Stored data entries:
::::

$ cat src/rtl/subx_exec_unit.sv
module subx_exec_unit
  import subx_pkg::*;
#(
  parameter int DATA_W = 32,
  parameter int NREG   = 8,
  parameter int CSR_W  = 32,
  localparam int AW    = $clog2(NREG)
) (
  input  logic               clk,
  input  logic               rst_n,
  input  logic               instr_valid_i,
  input  logic [INSTR_W-1:0] instr_i,
  input  logic [AW-1:0]      rf_rd_addr_i,
  output logic [DATA_W-1:0]  rf_rd_data_o,
  input  logic               rf_wr_en_i,
  input  logic [AW-1:0]      rf_wr_addr_i,
  input  logic [DATA_W-1:0]  rf_wr_data_i,
  input  logic               csr_wr_en_i,
  input  logic [CSR_W-1:0]   csr_wr_data_i,
  output logic [CSR_W-1:0]   csr_o
);
  localparam logic [CSR_W-1:0] FLAG_MASK =
    (CSR_W'(1) << EQ_BIT) | (CSR_W'(1) << C_BIT) | (CSR_W'(1) << V_BIT);

  // named internal events for the checks below
  logic [FLD_W-1:0]  dst_sel;
  logic [FLD_W-1:0]  src2_sel;
  logic [FLD_W-1:0]  src1_sel;
  logic              exec_fire;
  logic [DATA_W-1:0] op_minu;
  logic [DATA_W-1:0] op_subt;
  logic [DATA_W-1:0] diff;
  flags_t            flags;

  subx_decode u_dec (
    .valid_i (instr_valid_i),
    .instr_i (instr_i),
    .dst_o   (dst_sel),
    .src2_o  (src2_sel),
    .src1_o  (src1_sel),
    .exec_o  (exec_fire)
  );

  subx_regfile #(.DATA_W(DATA_W), .NREG(NREG)) u_rf (
    .clk        (clk),
    .rst_n      (rst_n),
    .ra_addr_i  (AW'(src2_sel)),
    .ra_data_o  (op_minu),
    .rb_addr_i  (AW'(src1_sel)),
    .rb_data_o  (op_subt),
    .rd_addr_i  (rf_rd_addr_i),
    .rd_data_o  (rf_rd_data_o),
    .ext_we_i   (rf_wr_en_i),
    .ext_addr_i (rf_wr_addr_i),
    .ext_data_i (rf_wr_data_i),
    .exe_we_i   (exec_fire),
    .exe_addr_i (AW'(dst_sel)),
    .exe_data_i (diff)
  );

  subx_alu #(.DATA_W(DATA_W)) u_alu (
    .minu_i  (op_minu),
    .subt_i  (op_subt),
    .diff_o  (diff),
    .flags_o (flags)
  );

  subx_csr #(.CSR_W(CSR_W)) u_csr (
    .clk       (clk),
    .rst_n     (rst_n),
    .sw_we_i   (csr_wr_en_i),
    .sw_data_i (csr_wr_data_i),
    .exe_we_i  (exec_fire),
    .flags_i   (flags),
    .csr_o     (csr_o)
  );

  // zero flag follows operand equality
  p_zero_r3: assert property (@(posedge clk) disable iff (!rst_n)
    exec_fire |=> (csr_o[EQ_BIT] == ($past(op_minu) == $past(op_subt))));

  // carry set exactly when no unsigned borrow
  p_carry_r4: assert property (@(posedge clk) disable iff (!rst_n)
    exec_fire |=> (csr_o[C_BIT] == ($past(op_minu) >= $past(op_subt))));

  // like-signed operands never overflow on subtraction
  p_no_overflow_r5: assert property (@(posedge clk) disable iff (!rst_n)
    (exec_fire && (op_minu[DATA_W-1] == op_subt[DATA_W-1])) |=> !csr_o[V_BIT]);

  // non-flag bits kept across a subtract without software write
  p_keep_r6: assert property (@(posedge clk) disable iff (!rst_n)
    (exec_fire && !csr_wr_en_i) |=> ((csr_o & ~FLAG_MASK) == $past(csr_o & ~FLAG_MASK)));
endmodule

$ cat config.mk
export PLATFORM = sky130hd
export DESIGN_NAME = subx_exec_unit
export DESIGN_NICKNAME = d
export VERILOG_FILES = /design/src/rtl/subx_pkg.sv /design/src/rtl/subx_decode.sv /design/src/rtl/subx_alu.sv /design/src/rtl/subx_regfile.sv /design/src/rtl/subx_csr.sv /design/src/rtl/subx_exec_unit.sv
export SDC_FILE = /design/constraint.sdc
export NUM_CORES = 1
export LEC_CHECK = 0
export BUFFER_PORTS_ARGS = -buffer_cell sky130_fd_sc_hd__buf_2
export CORE_UTILIZATION = 45
export CTS_CLUSTER_SIZE = 25
export DETAILED_ROUTE_END_ITERATION = 8
export HOLD_SLACK_MARGIN = 0.05
export PLACE_DENSITY = 0.71
export RECOVER_POWER = 100
export SYNTH_ARGS = -nofsm -noshare
export SYNTH_HDL_FRONTEND = slang
export SYNTH_HIERARCHICAL = 1
export SYNTH_SLANG_ARGS = --single-unit
$ cat constraint.sdc
create_clock -name clk -period 5.5 [get_ports clk]
set_clock_uncertainty 0.05 [all_clocks]
set_input_delay 0.55 -clock clk [delete_from_list [all_inputs] [get_ports clk]]
set_output_delay 0.55 -clock clk [all_outputs]
set_load 0.01 [all_outputs]
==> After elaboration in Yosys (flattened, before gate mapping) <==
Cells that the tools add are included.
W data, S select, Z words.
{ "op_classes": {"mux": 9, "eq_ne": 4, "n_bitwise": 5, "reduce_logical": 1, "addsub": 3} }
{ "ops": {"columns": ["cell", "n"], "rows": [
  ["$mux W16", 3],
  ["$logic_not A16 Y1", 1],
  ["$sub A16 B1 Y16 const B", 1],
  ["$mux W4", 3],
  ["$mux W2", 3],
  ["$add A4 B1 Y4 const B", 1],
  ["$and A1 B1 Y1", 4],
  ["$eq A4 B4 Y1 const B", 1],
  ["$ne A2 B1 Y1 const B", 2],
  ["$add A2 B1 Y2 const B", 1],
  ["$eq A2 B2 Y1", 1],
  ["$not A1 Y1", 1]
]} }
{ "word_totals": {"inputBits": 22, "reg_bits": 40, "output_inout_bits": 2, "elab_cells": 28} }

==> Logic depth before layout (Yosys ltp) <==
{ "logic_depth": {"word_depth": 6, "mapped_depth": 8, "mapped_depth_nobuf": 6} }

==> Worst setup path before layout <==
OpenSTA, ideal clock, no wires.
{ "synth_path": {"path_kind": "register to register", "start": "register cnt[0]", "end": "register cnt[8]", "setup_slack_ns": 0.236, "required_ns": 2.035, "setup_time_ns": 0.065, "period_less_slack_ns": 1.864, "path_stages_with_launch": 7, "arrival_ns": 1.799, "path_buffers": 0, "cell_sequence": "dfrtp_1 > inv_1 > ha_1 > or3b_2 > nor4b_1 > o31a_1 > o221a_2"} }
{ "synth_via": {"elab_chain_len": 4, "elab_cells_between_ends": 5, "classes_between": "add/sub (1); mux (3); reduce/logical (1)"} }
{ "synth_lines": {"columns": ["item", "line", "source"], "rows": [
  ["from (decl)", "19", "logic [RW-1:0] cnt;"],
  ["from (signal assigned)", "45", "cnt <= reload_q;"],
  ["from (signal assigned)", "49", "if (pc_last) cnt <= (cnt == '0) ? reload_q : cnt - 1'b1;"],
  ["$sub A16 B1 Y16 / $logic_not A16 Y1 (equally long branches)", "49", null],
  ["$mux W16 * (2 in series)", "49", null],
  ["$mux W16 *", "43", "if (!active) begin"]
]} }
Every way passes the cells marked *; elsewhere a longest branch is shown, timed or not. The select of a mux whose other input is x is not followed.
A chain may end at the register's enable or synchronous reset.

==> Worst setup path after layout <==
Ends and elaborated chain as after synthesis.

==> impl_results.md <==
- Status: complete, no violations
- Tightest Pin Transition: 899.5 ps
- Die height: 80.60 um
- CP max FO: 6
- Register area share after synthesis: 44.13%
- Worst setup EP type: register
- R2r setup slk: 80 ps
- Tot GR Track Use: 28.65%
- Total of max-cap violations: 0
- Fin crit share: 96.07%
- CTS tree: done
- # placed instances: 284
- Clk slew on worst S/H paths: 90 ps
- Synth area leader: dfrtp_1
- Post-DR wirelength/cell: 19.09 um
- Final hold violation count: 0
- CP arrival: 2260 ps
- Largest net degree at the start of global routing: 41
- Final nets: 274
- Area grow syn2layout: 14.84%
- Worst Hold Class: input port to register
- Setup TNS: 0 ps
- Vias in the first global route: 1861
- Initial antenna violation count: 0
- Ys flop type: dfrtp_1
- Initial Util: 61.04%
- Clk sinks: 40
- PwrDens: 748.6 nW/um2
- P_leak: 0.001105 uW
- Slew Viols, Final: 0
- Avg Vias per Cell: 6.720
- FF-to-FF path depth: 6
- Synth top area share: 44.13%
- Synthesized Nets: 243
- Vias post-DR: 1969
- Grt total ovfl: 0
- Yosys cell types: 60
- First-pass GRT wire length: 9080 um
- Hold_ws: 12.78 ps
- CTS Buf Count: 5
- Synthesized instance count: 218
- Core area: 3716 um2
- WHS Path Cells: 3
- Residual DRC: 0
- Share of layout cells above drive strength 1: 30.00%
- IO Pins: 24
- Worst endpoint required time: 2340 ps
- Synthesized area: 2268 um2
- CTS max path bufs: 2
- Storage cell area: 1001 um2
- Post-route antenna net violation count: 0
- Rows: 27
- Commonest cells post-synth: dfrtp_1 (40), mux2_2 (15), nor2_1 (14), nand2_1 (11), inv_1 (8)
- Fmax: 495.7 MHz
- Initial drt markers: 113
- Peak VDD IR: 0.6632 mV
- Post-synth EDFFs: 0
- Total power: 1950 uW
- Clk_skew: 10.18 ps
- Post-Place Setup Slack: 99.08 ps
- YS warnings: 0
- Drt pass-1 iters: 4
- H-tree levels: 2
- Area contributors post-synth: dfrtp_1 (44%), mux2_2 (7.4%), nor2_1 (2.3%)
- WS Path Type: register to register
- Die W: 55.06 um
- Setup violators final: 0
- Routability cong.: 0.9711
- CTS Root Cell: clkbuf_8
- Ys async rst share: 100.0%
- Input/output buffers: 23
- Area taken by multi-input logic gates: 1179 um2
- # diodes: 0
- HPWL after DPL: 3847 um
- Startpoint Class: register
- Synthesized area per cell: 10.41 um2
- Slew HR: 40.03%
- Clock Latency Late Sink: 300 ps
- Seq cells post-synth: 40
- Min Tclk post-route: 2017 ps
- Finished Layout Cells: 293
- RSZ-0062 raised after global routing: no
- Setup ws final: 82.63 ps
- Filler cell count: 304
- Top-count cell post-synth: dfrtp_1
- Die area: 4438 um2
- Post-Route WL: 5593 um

::::

Instructions for the task. Scan the records for the word "Vias" and copy every line where it is found.

Output.
- Vias in the first global route: 1861
- Avg Vias per Cell: 6.720
- Vias post-DR: 1969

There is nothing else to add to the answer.